Las organizaciones proteccionistas leyeron la letra chica y explotaron. Denuncian que el proyecto coloca bajo un mismo régimen a los criaderos comerciales y a los grupos de rescate que funcionan de manera solidaria, con realidades, objetivos y estructuras completamente diferentes. No es lo mismo lucrar con la venta de animales que dedicar tiempo, casa y ahorros a recuperar a un ser vivo que alguien abandonó. Sin embargo, la ley que impulsa la diputada libertaria los pone a todos en el mismo escalón burocrático.
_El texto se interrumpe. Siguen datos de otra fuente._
==> src/rtl/cache_flush_ctrl.sv <==
// ---------------------------------------------------------------------------
// cache_flush_ctrl
//
// Sequencer for the bulk tag-store operations of one cache bank.
//
//   * After reset it sweeps every line with tag_init asserted (one line per
//     cycle, ignoring pipeline back-pressure).
//   * On an accepted flush request it either
//       - WRITEBACK=1: waits for the core misses to drain, then issues one
//         flush op per (line, way) through the bank pipeline, waits for the
//         writebacks those ops caused, and reports completion; or
//       - WRITEBACK=0: reruns the init sweep as a plain invalidate and
//         reports completion when it ends.
//
// Ports
//   clk, reset         clock, asynchronous active-high reset
//   flush_req_valid/_ready   flush request handshake (ready only in IDLE)
//   flush_done_valid/_ready  completion handshake (valid held until ready)
//   init_busy          an init or invalidate sweep is running
//   mshr_empty         no core misses outstanding in the bank
//   pipe_ready         bank pipeline takes a flush op this cycle
//   wb_pending         memory writebacks still outstanding
//   tag_init           tag store init strobe
//   tag_flush          tag store flush_line strobe
//   tag_way_sel        one-hot way select for the flush op
//   tag_line_sel       line index for the init / flush op
// ---------------------------------------------------------------------------
module cache_flush_ctrl #(
    parameter int NUM_LINES     = 64,
    parameter int NUM_WAYS      = 1,
    parameter int WRITEBACK     = 0,
    parameter int LINE_SEL_BITS = $clog2(NUM_LINES)
) (
    input  logic                     clk,
    input  logic                     reset,
    input  logic                     flush_req_valid,
    output logic                     flush_req_ready,
    output logic                     flush_done_valid,
    input  logic                     flush_done_ready,
    output logic                     init_busy,
    input  logic                     mshr_empty,
    input  logic                     pipe_ready,
    input  logic                     wb_pending,
    output logic                     tag_init,
    output logic                     tag_flush,
    output logic [NUM_WAYS-1:0]      tag_way_sel,
    output logic [LINE_SEL_BITS-1:0] tag_line_sel
);

    // A one-way bank still needs a legal vector width for the way index;
    // it is tied to zero in that case and no counter is built.
    localparam int WAY_BITS = (NUM_WAYS > 1) ? $clog2(NUM_WAYS) : 1;

    typedef enum logic [2:0] {
        S_INIT    = 3'd0,
        S_IDLE    = 3'd1,
        S_DRAIN   = 3'd2,
        S_FLUSH   = 3'd3,
        S_WAIT_WB = 3'd4,
        S_DONE    = 3'd5
    } state_t;

    state_t                   state_reg;
    state_t                   state_next;

    // Set while the INIT sweep is an invalidate requested by a flush, so
    // that the sweep ends in DONE rather than IDLE.
    logic                     inval_reg;
    logic                     inval_next;

    logic [LINE_SEL_BITS-1:0] line_reg;
    logic [WAY_BITS-1:0]      way_idx;

    logic                     line_last;
    logic                     way_last;
    logic                     req_accept;
    logic                     op_accept;
    logic                     line_adv;

    assign line_last  = (line_reg == LINE_SEL_BITS'(NUM_LINES - 1));
    assign way_last   = (way_idx == WAY_BITS'(NUM_WAYS - 1));
    assign req_accept = (state_reg == S_IDLE) && flush_req_valid;
    assign op_accept  = (state_reg == S_FLUSH) && pipe_ready;

    // The line moves every INIT cycle, and in FLUSH only once the last way
    // of the current line has been accepted (line-major, way-minor order).
    assign line_adv   = (state_reg == S_INIT) || (op_accept && way_last);

    // -----------------------------------------------------------------------
    // Counters. Both are powers of two wide, so they wrap back to zero on the
    // final increment of a sweep; every sweep therefore starts from zero
    // without an explicit clear.
    // -----------------------------------------------------------------------
    always_ff @(posedge clk or posedge reset) begin
        if (reset) begin
            line_reg <= '0;
        end else if (line_adv) begin
            line_reg <= line_reg + LINE_SEL_BITS'(1);
        end
    end

    generate
        if (NUM_WAYS > 1) begin : g_way_cnt
            logic [WAY_BITS-1:0] way_reg;

            always_ff @(posedge clk or posedge reset) begin
                if (reset) begin
                    way_reg <= '0;
                end else if (op_accept) begin
                    way_reg <= way_reg + WAY_BITS'(1);
                end
            end

            assign way_idx = way_reg;
        end else begin : g_no_way_cnt
            assign way_idx = '0;
        end
    endgenerate

    // -----------------------------------------------------------------------
    // State register
    // -----------------------------------------------------------------------
    always_ff @(posedge clk or posedge reset) begin
        if (reset) begin
            state_reg <= S_INIT;
            inval_reg <= 1'b0;
        end else begin
            state_reg <= state_next;
            inval_reg <= inval_next;
        end
    end

    // -----------------------------------------------------------------------
    // Next-state logic
    // -----------------------------------------------------------------------
    always_comb begin
        state_next = state_reg;
        inval_next = inval_reg;

        case (state_reg)
            S_INIT: begin
                if (line_last) begin
                    state_next = inval_reg ? S_DONE : S_IDLE;
                    inval_next = 1'b0;
                end
            end

            S_IDLE: begin
                if (req_accept) begin
                    if (WRITEBACK != 0) begin
                        state_next = S_DRAIN;
                    end else begin
                        state_next = S_INIT;
                        inval_next = 1'b1;
                    end
                end
            end

            // Flush ops must not race in-flight core misses for the same
            // lines, so nothing is issued until the MSHRs are empty.
            S_DRAIN: begin
                if (mshr_empty) begin
                    state_next = S_FLUSH;
                end
            end

            S_FLUSH: begin
                if (op_accept && way_last && line_last) begin
                    state_next = S_WAIT_WB;
                end
            end

            // Completion is only meaningful once the evictions we caused
            // have reached memory.
            S_WAIT_WB: begin
                if (!wb_pending) begin
                    state_next = S_DONE;
                end
            end

            S_DONE: begin
                if (flush_done_ready) begin
                    state_next = S_IDLE;
                end
            end

            default: begin
                state_next = S_INIT;
                inval_next = 1'b0;
            end
        endcase
    end

    // -----------------------------------------------------------------------
    // Output logic (Moore: depends on state and counters only, so a stalled
    // flush op holds perfectly still while pipe_ready is low)
    // -----------------------------------------------------------------------
    always_comb begin
        flush_req_ready  = 1'b0;
        flush_done_valid = 1'b0;
        init_busy        = 1'b0;
        tag_init         = 1'b0;
        tag_flush        = 1'b0;
        tag_way_sel      = '0;
        tag_line_sel     = '0;

        case (state_reg)
            S_INIT: begin
                init_busy    = 1'b1;
                tag_init     = 1'b1;
                tag_line_sel = line_reg;
            end

            S_IDLE: begin
                flush_req_ready = 1'b1;
            end

            S_FLUSH: begin
                tag_flush    = 1'b1;
                tag_line_sel = line_reg;
                tag_way_sel  = NUM_WAYS'(1) << way_idx;
            end

            S_DONE: begin
                flush_done_valid = 1'b1;
            end

            default: begin
            end
        endcase
    end

endmodule

==> config.mk <==
export PLATFORM = sky130hd
export DESIGN_NAME = cache_flush_ctrl
export DESIGN_NICKNAME = d
export VERILOG_FILES = /design/src/rtl/cache_flush_ctrl.sv
export SDC_FILE = /design/constraint.sdc
export NUM_CORES = 1
export LEC_CHECK = 0
export CORE_ASPECT_RATIO = 0.8
export CORE_MARGIN = 10
export CORE_UTILIZATION = 35
export CTS_CLUSTER_SIZE = 14
export DETAILED_ROUTE_END_ITERATION = 6
export PLACE_DENSITY = 0.69
export SYNTH_ARGS = -nofsm -noshare
export SYNTH_HDL_FRONTEND = slang
export SYNTH_SLANG_ARGS = --single-unit
==> constraint.sdc <==
create_clock -name clk -period 4.26 [get_ports clk]
set_clock_uncertainty 0.05 [all_clocks]
set_input_delay 1.278 -clock clk [delete_from_list [all_inputs] [get_ports clk]]
set_output_delay 1.278 -clock clk [all_outputs]
set_load 0.02 [all_outputs]
== Yosys cells after proc, flatten, opt, wreduce, memory -nomap -nowiden ==
Index checks and enable logic that the tools add are counted.
Operators by class
  muxes and demuxes: 16
  equality and inequality tests: 12
  reduce and logical (&&, ||, !) cells: 9
  bitwise gates (word level): 1
  add/sub/neg operators: 1
Operators with widths (number)
  two-way mux 3 bit: 7
  one-hot mux 3 bit (6 select lines): 1
  != test 2 bit, second input constant: 5
  adder 6 x 1 -> 6 bit, second input constant: 1
  == test 3 x 2 -> 1 bit, second input constant: 2
  == test 3 bit, second input constant: 2
  == test 6 bit, second input constant: 1
  two-way mux 1 bit: 6
  two-way mux 6 bit: 1
  AND reduction 6 bit: 1
  OR reduction 4 bit: 1
  == test 3 x 1 -> 1 bit, second input constant: 1
  logical AND 1 bit: 3
  logical NOT 3 bit: 1
  one-hot mux 1 bit (3 select lines): 1
  AND reduction 3 bit: 1
  != test 2 x 1 -> 1 bit, second input constant: 1
  OR reduction 2 bit: 1
  logical OR 1 bit: 1
  inverter 1 bit: 1
Storage, ports and cells
  flip-flop bits (word level): 10
  input port bits: 7
  output and inout port bits: 12

== Longest topological paths before layout ==
Gate-level depths: netlist of the first run.
  depth after elaboration: 5
  gate-level depth with buffers: 6
  mapped depth without buffers: 5

== Worst setup path before layout of the first run ==
OpenSTA, ideal clock, no wires.
  path kind: flip-flop to output port
  start: reg state_reg[0]
  end: out tag_init
  buffers on the path: 2
  required time: 2932 ps
  data arrival time: 1294 ps
  stages on the path, launching flop included: 5
  setup slack: 1638 ps
  cell sequence: dfrtp_1 -> buf_6 -> or2_4 -> nor2_1 -> buf_4
Between the ends
  cells in the longest elaborated chain, start to end: 2
RTL lines
  start: declaration: line 63  | state_t state_reg;
  start signal: assignment: line 128  | state_reg <= state_next;
  logical NOT 3 bit
  two-way mux 1 bit
  end: declaration: line 44  | output logic tag_init,
Every way passes these cells.

== Final worst setup path of the first run ==
  start: reg state_reg[0]
  end: out tag_line_sel[4]
Between the ends
  cells in the longest elaborated chain, start to end: 3
  elaborated cells on any way between the ends: 4
RTL lines
  == test 3 x 2 -> 1 bit / logical NOT 3 bit (equally long branches): line 207  | case (state_reg)
  OR reduction 2 bit (no source line) (*)
  two-way mux 6 bit (*): line 207
  end: declaration: line 47  | output logic [LINE_SEL_BITS-1:0] tag_line_sel
Every way passes the cells marked *; elsewhere a longest branch is shown, timed or not.

==> impl_metrics.yaml, run 1 <==
synthesis:
  synth_nets: 81
  synth_async_sr_flop_share_pct: 100.0
  yosysUniqueCellTypes: 34
  syn_area_per_cell_um2: 9.478
  synth_ff_type: "dfrtp_1"
  yosysSeqAreaShare_pct: 36.17
  syn_area_um2: 691.9
  yosysWarningCount: 0
  synth_edf_count: 0
  ys_seq_elements: 10
  synth_cells: 73
setup_path:
  path_max_fanout: 10
  slowest_stage: "clkdlybuf4s50_1"
  startpoint_type: "register"
  slowest_delay_ns: 0.60
  arrival_ns: 2.16
  critPathTopFamily: "buffers and inverters"
  critical_path_buf_inv_count: 1
  worstPathCellList: "or2_4 -> a21oi_1 -> and2_1 -> clkdlybuf4s50_1"
  path_class: "reg2out"
  required_ns: 2.93
  endpoint_kind: "output pin"
cells_and_area:
  drive_gt1_share_pct: 9.091
  largest_register_ffs: 6
  layout.nets: 98
  area_growth_pct: 26.94
  fillers: 180
  stdcell_count: 112
  antenna_cells: 0
clock_network:
  htreeDepth: 1
  cts_buffers: 3
  cts-root-buf: "clkbuf_4"
  postCtsHoldBufs: 0
  cts.sinks: 10
  clk_latency_ns: 0.26
  cts_buffer_depth: 2
  cts.repair.resized: 0
  clk_pin_slew_ns: 0.06
  cts_setup_buffers: 0
  cts_tree: "built"
pwr:
  power_frac_clock_pct: 36.8
  p_sw_uw: 31.74
  p_sw_share_pct: 19.29
  power.leakage_nw: 0.3486
  p_comb_share_pct: 5.5
  power_frac_seq_pct: 57.7
  peakVddDrop_mv: 0.1614
  p_total_uw: 164.6
  power_density_nw_per_um2: 187.4
  p_int_uw: 132.8
detailed_routing:
  totalWireLength_um: 1463
  wire_per_inst_um: 13.06
  first_pass_iters: 4
  via_per_inst: 4.884
  final_antenna_net_count: 0
  drc: 0
  vias: 547
  first_iter_violations: 29
global_route:
  grt_pass1_vias: 563
  antenna_found_initial: 0
  grt_pass1_wl_um: 2559
  grt_overflow: 0
  track_usage_pct: 7.490
  grt_max_degree: 19
sta:
  final_hold_viol_count: 0
  setup_tns_ns: 0
  fin_hold_ws_ns: 0.4611
  rsz0062_at_grt: "false"
  fin_crit_ns: 3.486
  fin_crit_sh_pct: 81.82
  max_freq_mhz: 286.9
  slew_viol_final: 0
  worst_pin_slew_ns: 0.6049
  relSlewSlack_pct: 59.68
  setup_viol: 0
run_status:
  status: "finished clean"
flow_run:
  cap_violations: 0
placement:
  gp_congestion: 0.8584
  portBuffers: 18
  hpwl_um: 1144
  place_inst: 109
floorplan:
  rows: 14
  floorplan.die_area_um2: 4167
  core_area_um2: 1874
  die_h_um: 59.77
  fp.dieW_um: 69.71
  initial_utilization_pct: 36.92
  io_pins: 19
min_path:
  hold_path_class: "reg2reg"
-- through the flow --
stage | setup slack [ns] | cell area [um^2] | utilization (%)
2_1_floorplan | 1.638 | 691.9 | -
3_3_place_gp | 1.090 | 855.8 | 45.66
3_5_place_dp | 1.036 | 855.8 | 45.66
4_1_cts | 0.7443 | 878.3 | 46.86
5_1_grt | 0.6047 | 878.3 | 46.86
6_report | 0.7744 | 878.3 | 46.86
-- worst paths after layout --
check                                    startpoint                       end  slack [ns]  depth (start not counted)
max                        state_reg[0]$_DFFE_PP0P_           tag_line_sel[4]        0.77                          4
min                         line_reg[5]$_DFFE_PP0P_   line_reg[5]$_DFFE_PP0P_        0.46                          1
max reg2reg                state_reg[2]$_DFFE_PP0P_  state_reg[1]$_DFFE_PP0P_        2.45                          4
min reg2reg                 line_reg[5]$_DFFE_PP0P_   line_reg[5]$_DFFE_PP0P_        0.46                          1
max in group asynchronous                     reset   line_reg[2]$_DFFE_PP0P_        2.63                          2
min in group asynchronous                     reset  state_reg[0]$_DFFE_PP0P_        1.25                          2
-- metal layers --
metal | GRT usage (%) | share of wire, %
met1 | 8.465 | 46
met2 | 11.72 | 42
met3 | 3.311 | 11
met4 | 4.213 | 0.75
met5 | 0 | 0
-- synth_stat cells, types with 2 or more instances --
library cell	number	area share [%]
a21oi_1	3	2.2
nand4_1	2	1.8
nand3_1	3	2.2
nand2_1	5	2.7
nor2_1	3	1.6
nor3_1	2	1.4
dfrtp_1	10	36
buf_4	2	2.2
nor2b_1	3	2.7
o21ai_0	3	2.2
inv_1	3	1.6
buf_6	2	3.3
xnor2_1	4	5.1
and2_1	8	7.2
-- layout make-up --
type / count / area, um^2 / area share, %
sequential: 10 / 250.2 / 28.49
timing repair buffer: 18 / 180.2 / 20.51
multi-input combinational: 54 / 384.1 / 43.73
inverter: 3 / 11.26 / 1.282
clock buffer: 3 / 22.52 / 2.564
tap: 24 / 30.03 / 3.419
-- cell families (layout without fill, tap and decap cells) --
| logic type | after synthesis | count (layout) | synth area share (%) |
|---|---|---|---|
| AO/OA/AOI/OAI | 15 | 15 | 16.82 |
| XOR/XNOR | 5 | 5 | 6.329 |
| adder cells (fa/ha/maj) | 1 | 1 | 1.808 |
| buffers and inverters | 9 | 24 | 8.316 |
| flip-flops | 10 | 10 | 36.17 |
| multiplexers | 3 | 3 | 4.701 |
| AND/OR/NAND/NOR | 30 | 30 | 25.86 |
-- power by group through the flow --
stage               clock network [mW]  registers [mW]  logic, mW
floorplan                            0          0.0967    0.00267
global placement                     0          0.0967    0.00912
detailed placement                   0          0.0967    0.00916
CTS                             0.0642          0.0949    0.00930
global route                    0.0689          0.0948     0.0101
finish                          0.0605          0.0950    0.00905
-- layout by cell type, fill, tap and decap left out, types with 2 or more instances in the layout --
cell / instances
clkdlybuf4s50_1: 18
dfrtp_1: 10
and2_1: 8
nand2_1: 5
xnor2_1: 4
nand3_1: 3
nor2b_1: 3
o21ai_0: 3
nor2_1: 3
a21oi_1: 3
inv_1: 3
clkbuf_4: 3
nand4_1: 2
nor3_1: 2
(Power assumes the default switching activity.)
==> inputs of run 2 (changes only) <==
--- a/config.mk
+++ b/config.mk
@@ -10,7 +10,7 @@
 export CORE_UTILIZATION = 35
 export CTS_CLUSTER_SIZE = 14
 export DETAILED_ROUTE_END_ITERATION = 6
-export PLACE_DENSITY = 0.69
+export PLACE_DENSITY = 0.72
 export SYNTH_ARGS = -nofsm -noshare
 export SYNTH_HDL_FRONTEND = slang
 export SYNTH_SLANG_ARGS = --single-unit
==> constraint.sdc (replaced) <==
create_clock -name clk -period 3.16 [get_ports clk]
set_clock_uncertainty 0.05 [all_clocks]
set_input_delay 0.948 -clock clk [delete_from_list [all_inputs] [get_ports clk]]
set_output_delay 0.948 -clock clk [all_outputs]
set_load 0.02 [all_outputs]
==> impl_metrics.yaml, run 2 (same netlist as run 1, synthesis figures left out) <==
detailed_routing:
  drc: 0
  wire_per_inst_um: 13.75
  via_per_inst: 5.035
  first_iter_violations: 27
  first_pass_iters: 4
  totalWireLength_um: 1567
  final_antenna_net_count: 0
  vias: 574
sta:
  setup_ws_ns: 0.09144
  setup_viol: 0
  worst_pin_slew_ns: 0.3932
  slew_viol_final: 0
  final_hold_viol_count: 0
  setup_tns_ns: 0
  relSlewSlack_pct: 73.76
  rsz0062_at_grt: "false"
  max_freq_mhz: 325.9
  fin_crit_ns: 3.069
  fin_crit_sh_pct: 97.11
flow_run:
  cap_violations: 0
cells_and_area:
  largest_register_ffs: 6
  drive_gt1_share_pct: 13.33
  layout_common_cells: "clkdlybuf4s50_1, dfrtp_1, and2_1, nand2_1, xnor2_1"
  antenna_cells: 0
  layout.nets: 99
  area_growth_pct: 30.74
  final_common_cell: "clkdlybuf4s50_1"
  fillers: 201
clock_network:
  cts.repair.resized: 1
  clk_pin_slew_ns: 0.07
  cts_tree: "built"
  cts_buffer_depth: 2
  htreeDepth: 1
  cts.sinks: 10
  clk_latency_ns: 0.26
  postCtsHoldBufs: 0
  cts_setup_buffers: 0
  cts_buffers: 3
  cts-root-buf: "clkbuf_4"
placement:
  dp_slack_ns: 0.2713
  gp_congestion: 0.8648
  portBuffers: 18
  hpwl_um: 1189
setup_path:
  startpoint: "state_reg[0]$_DFFE_PP0P_"
  required_ns: 2.16
  arrival_ns: 2.07
  startpoint_type: "register"
  path_class: "reg2out"
  path_max_fanout: 10
  worstSetupEndpoint: "tag_line_sel[3]"
  reg2reg_from: "state_reg[2]$_DFFE_PP0P_"
  r2r-end: "state_reg[2]$_DFFE_PP0P_"
  endpoint_kind: "output pin"
  reg2reg_depth: 5
  r2r_slack_ns: 1.61
pwr:
  peakVddDrop_mv: 0.2598
  p_sw_share_pct: 19.18
  power_frac_clock_pct: 44.8
  power_frac_seq_pct: 50.4
  p_int_uw: 205.2
  power_density_nw_per_um2: 280.7
  p_comb_share_pct: 4.8
  p_sw_uw: 48.70
  power.leakage_nw: 0.3608
floorplan:
  core_area_um2: 1874
  rows: 14
  io_pins: 19
  die_h_um: 59.77
  fp.dieW_um: 69.71
  floorplan.die_area_um2: 4167
  initial_utilization_pct: 36.92
global_route:
  grt_max_degree: 18
  grt_overflow: 0
  grt_pass1_wl_um: 2739
  grt_pass1_vias: 603
  track_usage_pct: 8.073
  antenna_found_initial: 0
min_path:
  hold_path_class: "reg2reg"
run_status:
  status: "finished clean"
==> run 2: cell types whose count changed in the layout (fill, tap and decap cells not counted) <==
| cell | previous run | this run |
|---|---|---|
| a21oi_2 | 0 | 1 |
| dfrtp_1 | 10 | 9 |
| a21oi_1 | 3 | 2 |
| clkbuf_8 | 0 | 1 |
| buf_4 | 0 | 1 |
| dfrtp_2 | 0 | 1 |
==> run 2: final cells by class <==
cell class | instances | area [um^2] | area share (%)
Tap cell | 24 | 30.03 | 3.320
Clock buffer | 4 | 36.28 | 4.011
Sequential cell | 10 | 251.5 | 27.80
Inverter | 3 | 11.26 | 1.245
Timing Repair Buffer | 19 | 187.7 | 20.75
Multi-Input combinational cell | 54 | 387.9 | 42.88
==> run 2: critical path, stage by stage (launching register included) <==
cell	delay, ns
dfrtp_1	0.47
or2_4	0.32
a21oi_2	0.24
and2_1	0.17
clkdlybuf4s50_1	0.61
==> run 2: worst min path at each step <==
stage / endpoint / slack [ns] / depth (start not counted) / from
floorplan: line_reg[0]$_DFFE_PP0P_ / 0.42 / 1 / line_reg[0]$_DFFE_PP0P_
global placement: line_reg[5]$_DFFE_PP0P_ / 0.46 / 1 / line_reg[5]$_DFFE_PP0P_
detailed placement: line_reg[5]$_DFFE_PP0P_ / 0.46 / 1 / line_reg[5]$_DFFE_PP0P_
CTS: line_reg[5]$_DFFE_PP0P_ / 0.47 / 1 / line_reg[5]$_DFFE_PP0P_
global route: line_reg[0]$_DFFE_PP0P_ / 0.50 / 1 / line_reg[0]$_DFFE_PP0P_
finish: line_reg[5]$_DFFE_PP0P_ / 0.47 / 1 / line_reg[5]$_DFFE_PP0P_
==> run 2: metal layers <==
layer | global-route usage, % | routed length, um | share of wire [%] | vias up
li1 | - | - | - | 286
met1 | 9.935 | 811 | 52 | 264
met2 | 12.11 | 603 | 38 | 19
met3 | 2.980 | 119 | 7.6 | 5
met4 | 4.213 | 33 | 2.1 | 0
met5 | 0 | 0 | 0 | -
==> run 2: metrics by stage <==
stage	hold slack [ns]	cell area, um^2	utilization, %	std cells	total power [mW]
floorplan	0.4237	691.9	-	73	0.1340
global placement	0.4563	863.3	46.06	110	0.1429
detailed placement	0.4642	863.3	46.06	110	0.1427
CTS	0.4721	903.4	48.20	114	0.2583
global route	0.4978	904.6	48.26	114	0.2631
finish	0.4689	904.6	48.26	114	0.2539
El temor concreto es que las nuevas exigencias administrativas y los controles periódicos asfixien a quienes sostienen el rescate, el tránsito y la rehabilitación a pulmón. En la Argentina de 2026, donde los programas estatales de castración y tenencia responsable son una lotería según el municipio, miles de proteccionistas trabajan sin un peso del Estado. Muchas son mujeres que financian de su bolsillo alimento, castraciones y tratamientos veterinarios, que prestan su propia vivienda como hogar de paso y que publican en redes para conseguir donaciones o un adoptante. Ahora, el mismo Estado que no les dio nada podría exigirles una inscripción con auditorías incluidas.
Los proteccionistas también advierten que la iniciativa puede abrir la puerta a más maltrato animal, por más que el discurso oficial hable de “bienestar”. ¿Por qué? Porque al facilitarle la habilitación a los criaderos comerciales —les da un registro nacional y la chance de vender en plataformas digitales, algo que hoy está en una zona gris— se estaría legalizando y fomentando un circuito de cría intensiva que ellos consideran una forma de explotación. Mientras tanto, los refugios y tránsitos que rescatan sin fines de lucro quedarían ahogados bajo un sistema pensado para fiscalizar emprendimientos económicos.
Hay un detalle que vale la pena mirar: el proyecto establece que los refugios no podrán mantener animales en condiciones de hacinamiento, “salvo en situaciones excepcionales debidamente justificadas”. Esa excepción deja un margen de discrecionalidad enorme. Un refugio colapsado por la demanda, que recibe animales todo el tiempo porque el Estado no castra ni controla, ¿podría ser sancionado por hacinamiento o quedar amparado en esa ventana “excepcional”? La letra no lo aclara y eso, en un país donde la administración pública no se caracteriza por la empatía con el sector, es un peligro.
El proyecto llegó en un momento político delicado. La Libertad Avanza viene de imponer un discurso de “desregulación y libertad”, pero acá propone justo lo contrario: un registro nacional, una autoridad de aplicación con poder de auditoría y sanciones, un andamiaje estatal que cae sobre los hombros más frágiles de la cadena. Los rescatistas sienten que les quieren cobrar con burocracia lo que el propio Estado abandona en la calle.
Desde el oficialismo todavía no hubo una defensa pública encendida del texto, pero el expediente ya está disponible en el sitio de la Cámara de Diputados y empezó a circular con fuerza entre abogados animalistas, proteccionistas de base y legisladores de otros bloques. El debate recién arranca y promete ser uno de esos que dividen aguas, no por izquierda o derecha, sino entre quienes ponen el cuerpo para salvar a un animal y quienes quieren reglamentarles la vida a fuerza de papeles.
Mientras el Congreso se toma su tiempo, en los grupos de WhatsApp de rescatistas ya corre una certeza: si esta ley avanza, muchos van a tener que elegir entre volverse ilegales o cerrar. Y en esa disyuntiva, los que más pierden son los que no votan, los que no tienen cuit ni abogado: los animales que duermen en las esquinas esperando que alguien los mire con amor.